Benchmark(HF GPT-2 / streaming)

为了让 add_request() 和 decode 过程有更明显的重叠,我这里用了:

  • --submit-interval-ms 20 --submit-schedule absolute(64 个请求分 ~1.26s 提交完)
  • --pretok(把 tokenization 从 scheduler manager 路径上拿掉,减少噪声)
  • --stream-interval 8(降低 flush 频率,避免把结果完全变成 queue/IO benchmark)
python -m rosellm.roseinfer.benchmark_streaming \
  --hf-model-id gpt2 --device cuda \
  --prompt "Hello" \
  --pretok --tokenize-workers 0 \
  --stream-interval 8 \
  --num-requests 64 \
  --warmup-runs 1 --repeat-runs 1 \
  --submit-interval-ms 20 --submit-schedule absolute \
  --max-batch-size 64 --prefill-max-batch-size 64 \
  --max-new-tokens 128 \
  --no-stop-on-eos --no-prefix-cache

Before

=== warmup 1/1 ===
=== streaming benchmark ===
Model: gpt2
Device: cuda
Pretok: True
Tokenize workers: 0
Stream interval: 8
Paged attention: False
CUDA Graph: False
NVTX: False
Requests: 64
Prompt tokens (total): 64
Completion tokens (total): 8192
Submit wall: 1.260277 s
Submit interval/schedule: 20.000 ms / absolute
Submit lag p50/p95/p99: 0.06/0.11/0.12 ms
add_request latency p50/p95/p99: 0.03/0.05/0.06 ms
Tokenize p50/p95/p99: 0.00/0.00/0.00 ms
Queue wait (post-tok) p50/p95/p99: 5.72/16.27/20.86 ms
Prefill->first token p50/p95/p99: 3.33/3.99/4.26 ms
TTFT p50/p95/p99: 9.21/19.87/24.99 ms
TPOT p50/p95/p99: 20.99/22.00/22.02 ms/token
ITL p50/p95/p99: 22.92/24.49/26.05 ms
Latency p50/p95/p99: 2680.94/2805.04/2809.93 ms
Throughput (completion,total): 2156.57 tokens/s

After(batched lookups)

=== warmup 1/1 ===
=== streaming benchmark ===
Model: gpt2
Device: cuda
Pretok: True
Tokenize workers: 0
Stream interval: 8
Paged attention: False
CUDA Graph: False
NVTX: False
Requests: 64
Prompt tokens (total): 64
Completion tokens (total): 8192
Submit wall: 1.260339 s
Submit interval/schedule: 20.000 ms / absolute
Submit lag p50/p95/p99: 0.07/0.16/0.17 ms
add_request latency p50/p95/p99: 0.03/0.06/0.08 ms
Tokenize p50/p95/p99: 0.00/0.00/0.00 ms
Queue wait (post-tok) p50/p95/p99: 4.29/15.24/20.70 ms
Prefill->first token p50/p95/p99: 3.37/4.08/5.53 ms
TTFT p50/p95/p99: 7.60/18.62/24.86 ms
TPOT p50/p95/p99: 21.09/22.10/22.12 ms/token
ITL p50/p95/p99: 22.55/24.62/25.21 ms
Latency p50/p95/p99: 2687.46/2815.67/2821.78 ms
Throughput (completion,total): 2150.25 tokens/s

结论

这版优化点非常“朴素”:把 decode 的 per-token lock 变成 per-step lock,本质是降低 worker loop 的 Python overhead。

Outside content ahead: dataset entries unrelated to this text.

File: src/rtl/nlr_pkg.sv
package nlr_pkg;

  localparam int unsigned CH_W      = 8;
  localparam int unsigned LEN_W     = 8;
  localparam int unsigned STATUS_W  = 2;
  localparam int unsigned CFG_ADDR_W = 3;
  localparam int unsigned CFG_DATA_W = 32;

  typedef logic [CH_W-1:0]     char_t;
  typedef logic [LEN_W-1:0]    len_t;
  typedef logic [STATUS_W-1:0] status_t;

  localparam status_t ST_ACCEPT = 2'd0;
  localparam status_t ST_REJECT = 2'd1;
  localparam status_t ST_LONG   = 2'd2;

  localparam logic REG_SCALAR_MODE = 1'b0;

  localparam char_t CH_NUL   = 8'h00;
  localparam char_t CH_TAB   = 8'h09;
  localparam char_t CH_LF    = 8'h0A;
  localparam char_t CH_CR    = 8'h0D;
  localparam char_t CH_SPACE = 8'h20;
  localparam char_t CH_PLUS  = 8'h2B;
  localparam char_t CH_MINUS = 8'h2D;
  localparam char_t CH_POINT = 8'h2E;
  localparam char_t CH_0     = 8'h30;
  localparam char_t CH_9     = 8'h39;
  localparam char_t CH_UE    = 8'h45;
  localparam char_t CH_LE    = 8'h65;

  typedef struct packed {
    logic  valid;
    char_t ch;
    logic  start_req;
  } in_stage_t;

endpackage

File: src/rtl/nlr_if.sv
interface nlr_in_if;
  logic               valid;
  logic               ready;
  nlr_pkg::char_t     ch;
  logic               start_req;

  modport source (output valid, output ch, output start_req, input ready);
  modport sink   (input valid, input ch, input start_req, output ready);
endinterface

interface nlr_out_if;
  logic               valid;
  logic               ready;
  nlr_pkg::status_t   status;
  nlr_pkg::len_t      length;

  modport source (output valid, output status, output length, input ready);
  modport sink   (input valid, input status, input length, output ready);
endinterface

File: src/rtl/nlr_cfg.sv
module nlr_cfg (
  input  logic                           clk,
  input  logic                           rst_n,
  input  logic                           psel,
  input  logic                           penable,
  input  logic                           pwrite,
  input  logic [nlr_pkg::CFG_ADDR_W-1:0] paddr,
  input  logic [nlr_pkg::CFG_DATA_W-1:0] pwdata,
  output logic [nlr_pkg::CFG_DATA_W-1:0] prdata,
  output logic                           pready,
  output logic                           scalar_mode
);
  import nlr_pkg::*;

  logic scalar_mode_r;
  logic reg_sel;

  assign reg_sel     = (paddr[CFG_ADDR_W-1] == REG_SCALAR_MODE);
  assign pready      = 1'b1;
  assign scalar_mode = scalar_mode_r;
  assign prdata      = reg_sel ? {{(CFG_DATA_W-1){1'b0}}, scalar_mode_r} : '0;

  always_ff @(posedge clk) begin
    if (!rst_n) begin
      scalar_mode_r <= 1'b1;
    end else if (psel && penable && pwrite && reg_sel) begin
      scalar_mode_r <= pwdata[0];
    end
  end

endmodule

File: src/rtl/nlr_in_stage.sv
module nlr_in_stage (
  input  logic               clk,
  input  logic               rst_n,
  nlr_in_if.sink             in_chan,
  input  logic               advance,
  output nlr_pkg::in_stage_t stage
);
  import nlr_pkg::*;

  in_stage_t stage_r;
  logic      load;

  assign in_chan.ready = !stage_r.valid || advance;
  assign load          = in_chan.valid && in_chan.ready;
  assign stage         = stage_r;

  always_ff @(posedge clk) begin
    if (!rst_n) begin
      stage_r.valid <= 1'b0;
    end else if (in_chan.ready) begin
      stage_r.valid <= in_chan.valid;
    end
    if (load) begin
      stage_r.ch        <= in_chan.ch;
      stage_r.start_req <= in_chan.start_req;
    end
  end

endmodule

File: src/rtl/nlr_scan.sv
module nlr_scan #(
  parameter logic [7:0] LEN_LIMIT = 8'd255
) (
  input  logic               clk,
  input  logic               rst_n,
  input  nlr_pkg::in_stage_t stage,
  input  logic               scalar_mode,
  output logic               advance,
  nlr_out_if.source          out_chan
);
  import nlr_pkg::*;

  typedef enum logic [3:0] {
    PH_IDLE, PH_LEAD, PH_SIGN, PH_INT, PH_FRAC, PH_EXP, PH_EXPSGN, PH_EXPDIG
  } phase_t;

  phase_t  phase_r, phase_nxt, ph, tgt;
  len_t    consumed_r, consumed_nxt, cons;
  logic    had_int_r, had_int_nxt, hi;
  logic    had_frac_r, had_frac_nxt, hf;
  logic    out_valid_r;
  status_t status_r, status_nxt;
  len_t    length_r, length_nxt;
  logic    emit;
  logic    take, fin_acc, is_dig, is_sp, is_e;
  char_t   c;

  assign c      = stage.ch;
  assign is_dig = (c >= CH_0) && (c <= CH_9);
  assign is_sp  = (c == CH_SPACE) || (c == CH_TAB) || (c == CH_CR) || (c == CH_LF);
  assign is_e   = (c == CH_LE) || (c == CH_UE);

  assign advance         = stage.valid && (!out_valid_r || out_chan.ready);
  assign out_chan.valid  = out_valid_r;
  assign out_chan.status = status_r;
  assign out_chan.length = length_r;

  always_comb begin
    ph   = stage.start_req ? PH_LEAD : phase_r;
    cons = stage.start_req ? '0 : consumed_r;
    hi   = stage.start_req ? 1'b0 : had_int_r;
    hf   = stage.start_req ? 1'b0 : had_frac_r;

    take    = 1'b0;
    fin_acc = 1'b0;
    tgt     = PH_IDLE;
    unique case (ph)
      PH_LEAD: begin
        if (is_sp) begin
          take = 1'b1; tgt = PH_LEAD;
        end else if (c == CH_MINUS) begin
          take = 1'b1; tgt = PH_SIGN;
        end else if (is_dig) begin
          take = 1'b1; tgt = PH_INT;
        end else if (scalar_mode && c == CH_POINT) begin
          take = 1'b1; tgt = PH_FRAC;
        end
      end
      PH_SIGN: begin
        if (is_dig) begin
          take = 1'b1; tgt = PH_INT;
        end else if (scalar_mode && c == CH_POINT) begin
          take = 1'b1; tgt = PH_FRAC;
        end
      end
      PH_INT: begin
        if (is_dig) begin
          take = 1'b1; tgt = PH_INT;
        end else if (scalar_mode && c == CH_POINT) begin
          take = 1'b1; tgt = PH_FRAC;
        end else if (scalar_mode && is_e) begin
          take = 1'b1; tgt = PH_EXP;
        end else begin
          fin_acc = 1'b1;
        end
      end
      PH_FRAC: begin
        if (is_dig) begin
          take = 1'b1; tgt = PH_FRAC;
        end else if (!hi && !hf) begin
          take = 1'b0;
        end else if (is_e) begin
          take = 1'b1; tgt = PH_EXP;
        end else begin
          fin_acc = 1'b1;
        end
      end
      PH_EXP: begin
        if (c == CH_PLUS || c == CH_MINUS) begin
          take = 1'b1; tgt = PH_EXPSGN;
        end else if (is_dig) begin
          take = 1'b1; tgt = PH_EXPDIG;
        end
      end
      PH_EXPSGN: begin
        if (is_dig) begin
          take = 1'b1; tgt = PH_EXPDIG;
        end
      end
      PH_EXPDIG: begin
        if (is_dig) begin
          take = 1'b1; tgt = PH_EXPDIG;
        end else begin
          fin_acc = 1'b1;
        end
      end
      default: begin
        take = 1'b0;
      end
    endcase

    phase_nxt    = ph;
    consumed_nxt = cons;
    had_int_nxt  = hi;
    had_frac_nxt = hf;
    emit         = 1'b0;
    status_nxt   = ST_ACCEPT;
    length_nxt   = cons;
    if (ph != PH_IDLE) begin
      if (fin_acc) begin
        emit      = 1'b1;
        phase_nxt = PH_IDLE;
      end else if (!take) begin
        emit       = 1'b1;
        status_nxt = ST_REJECT;
        length_nxt = '0;
        phase_nxt  = PH_IDLE;
      end else if (cons >= LEN_LIMIT) begin
        emit       = 1'b1;
        status_nxt = ST_LONG;
        length_nxt = LEN_LIMIT;
        phase_nxt  = PH_IDLE;
      end else begin
        consumed_nxt = cons + 8'd1;
        phase_nxt    = tgt;
        if (is_dig && ph == PH_FRAC) begin
          had_frac_nxt = 1'b1;
        end else if (is_dig && (ph == PH_LEAD || ph == PH_SIGN || ph == PH_INT)) begin
          had_int_nxt = 1'b1;
        end
      end
    end
  end

  always_ff @(posedge clk) begin
    if (!rst_n) begin
      phase_r     <= PH_IDLE;
      consumed_r  <= '0;
      had_int_r   <= 1'b0;
      had_frac_r  <= 1'b0;
      out_valid_r <= 1'b0;
    end else begin
      if (advance) begin
        phase_r    <= phase_nxt;
        consumed_r <= consumed_nxt;
        had_int_r  <= had_int_nxt;
        had_frac_r <= had_frac_nxt;
      end
      if (advance && emit) begin
        out_valid_r <= 1'b1;
      end else if (out_chan.ready) begin
        out_valid_r <= 1'b0;
      end
    end
    if (advance && emit) begin
      status_r <= status_nxt;
      length_r <= length_nxt;
    end
  end

endmodule

File: src/rtl/numeric_literal_recognizer_unit.sv
// Channel   Direction  Payload              Handshake
// in_chan   sink       ch[7:0], start_req   valid/ready
// out_chan  source     status[1:0], len[7:0] valid/ready
// cfg (APB) slave      scalar_mode @ 0x0    psel/penable, pready tied high
//
// One character is accepted per cycle while in_chan.ready is high; the result it decides is registered.
// The path is an input register, one state transition step and a result register.
// Reset is synchronous and active low; it clears the scan state and both valid flags.
// A stalled result holds the input register, so in_chan.ready drops only while both are full.
module numeric_literal_recognizer_unit #(
  parameter int unsigned MAX_LEN = 255
) (
  input  logic                           clk,
  input  logic                           rst_n,
  nlr_in_if.sink                         in_chan,
  nlr_out_if.source                      out_chan,
  input  logic                           psel,
  input  logic                           penable,
  input  logic                           pwrite,
  input  logic [nlr_pkg::CFG_ADDR_W-1:0] paddr,
  input  logic [nlr_pkg::CFG_DATA_W-1:0] pwdata,
  output logic [nlr_pkg::CFG_DATA_W-1:0] prdata,
  output logic                           pready
);
  import nlr_pkg::*;

  localparam logic [7:0] LEN_LIMIT = (MAX_LEN < 255) ? 8'(MAX_LEN) : 8'd255;

  logic      scalar_mode;
  logic      advance;
  in_stage_t stage;

  nlr_cfg u_cfg (
    .clk         (clk),
    .rst_n       (rst_n),
    .psel        (psel),
    .penable     (penable),
    .pwrite      (pwrite),
    .paddr       (paddr),
    .pwdata      (pwdata),
    .prdata      (prdata),
    .pready      (pready),
    .scalar_mode (scalar_mode)
  );

  nlr_in_stage u_in_stage (
    .clk     (clk),
    .rst_n   (rst_n),
    .in_chan (in_chan),
    .advance (advance),
    .stage   (stage)
  );

  nlr_scan #(
    .LEN_LIMIT (LEN_LIMIT)
  ) u_scan (
    .clk         (clk),
    .rst_n       (rst_n),
    .stage       (stage),
    .scalar_mode (scalar_mode),
    .advance     (advance),
    .out_chan    (out_chan)
  );

endmodule
File: src/flat_wrapper.sv
// flat-port wrapper written by rule: the top's interface ports become plain ports
module numeric_literal_recognizer_unit_flat import nlr_pkg::*;
#(
  parameter int unsigned MAX_LEN = 255
)
  (clk, rst_n, psel, penable, pwrite, paddr, pwdata, prdata, pready, in_chan_valid, in_chan_ch, in_chan_start_req, in_chan_ready, out_chan_valid, out_chan_status, out_chan_length, out_chan_ready);
  nlr_in_if in_chan_i ();
  nlr_out_if out_chan_i ();
  input  logic clk;
  input  logic rst_n;
  input  logic psel;
  input  logic penable;
  input  logic pwrite;
  input  logic [nlr_pkg::CFG_ADDR_W-1:0] paddr;
  input  logic [nlr_pkg::CFG_DATA_W-1:0] pwdata;
  output logic [nlr_pkg::CFG_DATA_W-1:0] prdata;
  output logic pready;
  input wire logic [$bits(in_chan_i.valid)-1:0] in_chan_valid;
  input wire logic [$bits(in_chan_i.ch)-1:0] in_chan_ch;
  input wire logic [$bits(in_chan_i.start_req)-1:0] in_chan_start_req;
  output wire logic [$bits(in_chan_i.ready)-1:0] in_chan_ready;
  output wire logic [$bits(out_chan_i.valid)-1:0] out_chan_valid;
  output wire logic [$bits(out_chan_i.status)-1:0] out_chan_status;
  output wire logic [$bits(out_chan_i.length)-1:0] out_chan_length;
  input wire logic [$bits(out_chan_i.ready)-1:0] out_chan_ready;
  assign in_chan_i.valid = in_chan_valid;
  assign in_chan_i.ch = in_chan_ch;
  assign in_chan_i.start_req = in_chan_start_req;
  assign in_chan_ready = in_chan_i.ready;
  assign out_chan_valid = out_chan_i.valid;
  assign out_chan_status = out_chan_i.status;
  assign out_chan_length = out_chan_i.length;
  assign out_chan_i.ready = out_chan_ready;
  numeric_literal_recognizer_unit #(.MAX_LEN(MAX_LEN)) u_core (.clk(clk), .rst_n(rst_n), .in_chan(in_chan_i), .out_chan(out_chan_i), .psel(psel), .penable(penable), .pwrite(pwrite), .paddr(paddr), .pwdata(pwdata), .prdata(prdata), .pready(pready));
endmodule
File: config.mk
export PLATFORM = sky130hd
export DESIGN_NAME = numeric_literal_recognizer_unit_flat
export DESIGN_NICKNAME = d
export VERILOG_FILES = /design/src/rtl/nlr_pkg.sv /design/src/rtl/nlr_if.sv /design/src/rtl/nlr_cfg.sv /design/src/rtl/nlr_in_stage.sv /design/src/rtl/nlr_scan.sv /design/src/rtl/numeric_literal_recognizer_unit.sv /design/src/flat_wrapper.sv
export SDC_FILE = /design/constraint.sdc
export NUM_CORES = 1
export LEC_CHECK = 0
export ABC_CLOCK_PERIOD_IN_PS = 2460
export BUFFER_PORTS_ARGS = -buffer_cell sky130_fd_sc_hd__buf_2
export CAP_MARGIN = 20
export CORE_MARGIN = 5
export CORE_UTILIZATION = 43
export CTS_CLUSTER_DIAMETER = 50
export CTS_CLUSTER_SIZE = 24
export DETAILED_ROUTE_END_ITERATION = 7
export GPL_TIMING_DRIVEN = 1
export PLACE_DENSITY = 0.77
export SETUP_SLACK_MARGIN = 0.02
export SLEW_MARGIN = 20
export SYNTH_ARGS = -nofsm -noshare
export SYNTH_HDL_FRONTEND = slang
export SYNTH_HIERARCHICAL = 1
export SYNTH_SLANG_ARGS = --single-unit
File: constraint.sdc
create_clock -name clk -period 2.46 [get_ports clk]
set_input_delay 0.123 -clock clk [delete_from_list [all_inputs] [get_ports clk]]
set_output_delay 0.123 -clock clk [all_outputs]
set_load 0.05 [all_outputs]
## Word level (Yosys, flattened, before mapping)

Cells that the tools add are included.

- Reduce and logical (&&, ||, !) cells: 30
- $lt $le $gt $ge: 3
- Eq/ne operators: 16
- $add $sub $neg: 1
- Bitwise operators: 3
- Multiplexer cells: 70

Operators with widths:

| operator | number |
|---|---|
| $mux W8 | 9 |
| $mux W1 | 40 |
| $mux W3 | 12 |
| $eq A8 B6 Y1 const B | 4 |
| $eq A8 B4 Y1 const B | 3 |
| $mux W4 | 5 |
| $pmux W3 S6 | 1 |
| $eq A4 B3 Y1 const B | 4 |
| $eq A8 B7 Y1 const B | 2 |
| $logic_and A1 B1 Y1 | 12 |
| $logic_or A1 B1 Y1 | 9 |
| $add A8 B1 Y8 const B | 1 |
| $eq A4 B2 Y1 const B | 2 |
| $ge A8 B6 Y1 const B | 1 |
| $ge A8 B8 Y1 const B | 1 |
| $le A8 B6 Y1 const B | 1 |
| $pmux W1 S6 | 1 |
| $eq A4 B1 Y1 const B | 1 |
| $logic_not A1 Y1 | 4 |
| $reduce_bool A4 Y1 | 1 |
| $reduce_or A2 Y1 | 2 |
| $not A1 Y1 | 3 |
| $pmux W1 S3 | 1 |
| $reduce_or A3 Y1 | 1 |
| other kinds (2) | 2 |

- Logic and storage cells: 135
- Bits in registers: 36
- Bits of input ports: 51
- Output and inout port bits: 45

## Depth between registers and ports, before layout

Gate-level depths: netlist of the first run.

- Word-level depth: 12
- Gate-level depth with buffers: 12
- Gate-level depth less buffers: 11

## Cells and area by module

Netlist of the first run, hierarchy kept.

Modules (own cells, without submodules):

| module | times used | area each (sq um) | cells an instance | sequential area each (sq um) |
|---|---|---|---|---|
| nlr_scan | 1 | 1,605.3 | 181 | 600.6 |
| nlr_in_stage | 1 | 327.8 | 14 | 290.3 |
| nlr_cfg | 1 | 320.3 | 40 | 20.0 |

## Worst setup path before layout of the first run

No wires, ideal clock.

- Kind: register to register
- Start point: register u_core.u_in_stage.stage_r, in the netlist u_core/u_in_stage/stage[0]
- End point: register u_core.u_scan.length_r[0] (netlist: u_core/u_scan/out_chan.length[0]) (enable)
- Buffers on the path: 2
- Clock period less this slack: 2,602 ps
- Cell stages (with the launch flop): 12
- Setup slack: -142 ps
- Setup time: 377 ps
- Data arrival time: 2,225 ps
- Data required time: 2,083 ps
- Cells stage by stage: edfxtp_1 > buf_2 > inv_1 > nand2_1 > inv_1 > ha_1 > and4b_1 > and3_1 > nand3_1 > a21boi_4 > buf_6 > nor2b_1

- Cells in the longest elaborated chain, start to end: 10
- Elaborated cells between the ends (all ways): 28
- Classes of those cells: order compare (1); eq/ne (7); mux (14); reduce/logical (6)

RTL lines:

| what | RTL line | source |
|---|---|---|
| start, declared | nlr_in_stage.sv:10 | `in_stage_t stage_r;` |
| parallel branches: the longest is 8 deep, another holds $ge A8 B8 Y1 | -- |  |
| $mux W1 (*) | nlr_scan.sv:119 | `if (ph != PH_IDLE) begin` |
| $logic_and A1 B1 Y1 (*) | nlr_scan.sv:165 | `if (advance && emit) begin` |
| end signal, assigned | nlr_scan.sv:167 | `length_r <= length_nxt;` |
| end, declared | nlr_scan.sv:23 | `len_t length_r, length_nxt;` |

Mark *: on every way between the ends.
A chain may end at the register's enable or synchronous reset.

## Worst setup path in the final report of the first run

- Start point: register u_core.u_in_stage.stage_r, in the netlist u_core/u_in_stage/stage[8]
- End point: register u_core.u_scan.consumed_r[0]

- Cells in the longest elaborated chain, start to end: 10
- Elaborated cells between the ends (all ways): 43
- Classes of those cells: order compare (2); eq/ne (9); mux (24); reduce/logical (8)

RTL lines:

| what | RTL line | source |
|---|---|---|
| parallel branches: the longest is 8 deep, another holds $ge A8 B6 Y1 | -- |  |
| $mux W8 (*) | nlr_scan.sv:120 | `if (fin_acc) begin` |
| $mux W8 (*) | nlr_scan.sv:119 |  |
| end signal, assigned | nlr_scan.sv:155 | `consumed_r <= consumed_nxt;` |
| end, declared | nlr_scan.sv:18 | `len_t consumed_r, consumed_nxt, cons;` |

Marked as above.

==> results.cfg, run 1 <==
[yosys]
synth_enable_flop_cells = 19
syn-cell-area_um2 = 2250
synth-seq-cells = 36
synthDominantAreaCellType = sky130_fd_sc_hd__edfxtp_1
synth_cells = 235
fraction_of_registers_with_async_set_reset = 0
syn_avg_cell_area_um2 = 9.59
most_numerous_cell_types_in_the_synthesized_netlist = sky130_fd_sc_hd__buf_4, sky130_fd_sc_hd__edfxtp_1, sky130_fd_sc_hd__nand2_1
netlist_top_cells_area = sky130_fd_sc_hd__edfxtp_1, sky130_fd_sc_hd__dfxtp_1, sky130_fd_sc_hd__buf_4
synth_sequential_area_ratio = 0.404
synth_warnings = 6
synth_flop_cell = sky130_fd_sc_hd__edfxtp_1
synth_most_common_cell = sky130_fd_sc_hd__buf_4
synth_cell_types = 59
synth_top_area_share = 0.253

[grt]
grt_first_pass_wirelength_um = 7380
grtUsageTotal = 0.139
grt_start_max_net_pins = 17
antenna_violations_before_repair = 0
first_global_vias = 1698
grt-ovfl-total = 0

[flow_run]
max-cap-violations = 0

[route]
dr_total_vias = 1778
avgViaCountPerCell = 5.09
detailedRoute.firstPassIterationCount = 4
routed_wl_um = 4510
postRouteAntennaNets = 0
remaining_drc_errors = 0
wl_per_cell_um = 12.9
drt_iter0_markers = 96

[sta]
max_freq_mhz = 421
unrepaired_setup_endpoints_after_global_routing = yes
final.setup.tns_ps = 0
timing.final.crit_share = 0.965
fin_crit_ps = 2370
final_hold_viol_count = 0
setup_slack_ps = 87.0
finClkSkew_ps = 11.2
final_max_slew_violation_count = 0
setup_viol = 0

[cts]
path_clk_slew_ps = 70
numCtsBuffers = 5
postCtsSetupBuffers = 0
worst_skew_pair.late_latency_ps = 280
cts_max_path_buffers = 2
total_number_of_h_tree_levels = 2
cts.sinks = 36
clk_root_buffer_cell = sky130_fd_sc_hd__clkbuf_8
tritoncts = done

[setup_path]
path_max_fanout = 5
critical_path.reg2reg.endpoint = u_core/u_scan/consumed_r[0]$_SDFFE_PN0P_
crit_required_ps = 2630
crit_start = u_core/u_in_stage/stage[8]$_DFFE_PP_
r2r_slack_ps = 90
critPathLaunchType = flop
arrival_ps = 2550
critical_path_class = reg2reg
ff2ff_path_depth = 8
reg2reg_from = u_core/u_in_stage/stage[8]$_DFFE_PP_
critPathCaptureType = flop

[place]
dp.final_hpwl_um = 3460
pre_cts_ws_ps = 7.04
place_congestion = 0.864
dpl_cell_area_um2 = 2440
port_buffers = 30

[die]
initial_utilization = 0.441
floorplan.io_pins = 96
std_cell_rows = 26
die_wd_um = 82.4
fp.coreArea_um2 = 5110
vertical_extent_of_the_die_um = 82.4
design.die.area_um2 = 6790

[outcome]
status = complete, no violations

[hold_path]
timing.hold.worst_endpoint = u_core/u_in_stage/stage[0]$_DFFE_PP_
min_from = in_chan_start_req
timing.hold.worst_path_depth = 1
hp-class = in2reg

[cells_and_area]
n_antenna_cell = 0
synthToLayoutAreaGrowth_pct = 13.8
layout-drive-gt1-share = 0.244
final_util = 0.502
fill_cells = 490
postLayoutCellArea_um2 = 2560
design.final.nets = 330

[power_and_ir_drop]
report.power.total_mw = 1.43
total_power_density_per_cell_area_nw_per_um2 = 558
power.leakage_nw = 1.08
vdd_drop_max_mv = 0.522
==> per-layer routing <==
metal | vias up | wire length, um | GRT usage
met5 | - | 0 | 0
met4 | 0 | 23 | 0.0282
met3 | 2 | 318 | 0.0325
met2 | 60 | 2130 | 0.243
met1 | 836 | 2030 | 0.175
li1 | 880 | - | -
==> how the worst max path moves through the flow <==
stage | to | slack (ps) | cells after the start
after floorplan | u_core/u_scan/out_chan.length[0]$_DFFE_PP_ | 60 | 11
after global placement | u_core/u_scan/out_chan.length[2]$_DFFE_PP_ | 40 | 7
after detailed placement | u_core/u_scan/out_chan.length[2]$_DFFE_PP_ | 7 | 7
after CTS | u_core/u_scan/out_chan.length[5]$_DFFE_PP_ | 50 | 7
after global routing | u_core/u_scan/consumed_r[0]$_SDFFE_PN0P_ | 8 | 8
final | u_core/u_scan/consumed_r[0]$_SDFFE_PN0P_ | 90 | 8
==> worst max-delay path, stage by stage, from the launching register on <==
cell	delay (ps)
sky130_fd_sc_hd__edfxtp_1	440
sky130_fd_sc_hd__nor3_4	240
sky130_fd_sc_hd__nand3_1	150
sky130_fd_sc_hd__or4b_4	570
sky130_fd_sc_hd__and3_4	190
sky130_fd_sc_hd__a21boi_4	260
sky130_fd_sc_hd__buf_4	180
sky130_fd_sc_hd__a21oi_1	60
sky130_fd_sc_hd__a41o_1	200
==> cells by family after synthesis <==
| family | Yosys count | share of synthesized area |
|---|---|---|
| fa+ha+maj | 1 | 0.00555 |
| flops | 36 | 0.404 |
| other cells | 2 | 0.00333 |
| xor+xnor | 2 | 0.00777 |
| buf+inv | 45 | 0.134 |
| simple gates | 98 | 0.275 |
| mux | 6 | 0.0267 |
| compound gates | 45 | 0.144 |
==> what timing repair did <==
action | in CTS | in global routing
hold buffers | 0 | 0
setup endpoints to repair | 5 | 18
gates cloned | 0 | 0
gates resized for setup | 1 | 2
pin swaps | 0 | 0
==> metrics by stage <==
stage / hold WS, ps / std cells
finish: 15.7 / 349
global placement: 300 / 341
detailed placement: 301 / 341
floorplan: 222 / 265
CTS: 8.46 / 349
global route: 6.99 / 349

在这组设置里 GPU 仍然是主导项,所以吞吐变化不大(基本在噪声里),但可以看到 worker loop 的一些尾延迟指标在变好:

  • Queue wait p50: 5.72 → 4.29 ms(-25%)
  • TTFT p50: 9.21 → 7.60 ms(-17%)

后面如果要把收益放大,可以用更“快”的 decode 路径(比如 --paged-attn --cuda-graph)或者更高的持续提交压力,让 CPU overhead 更容易成为瓶颈,再回头看这类改动的收益会更明显。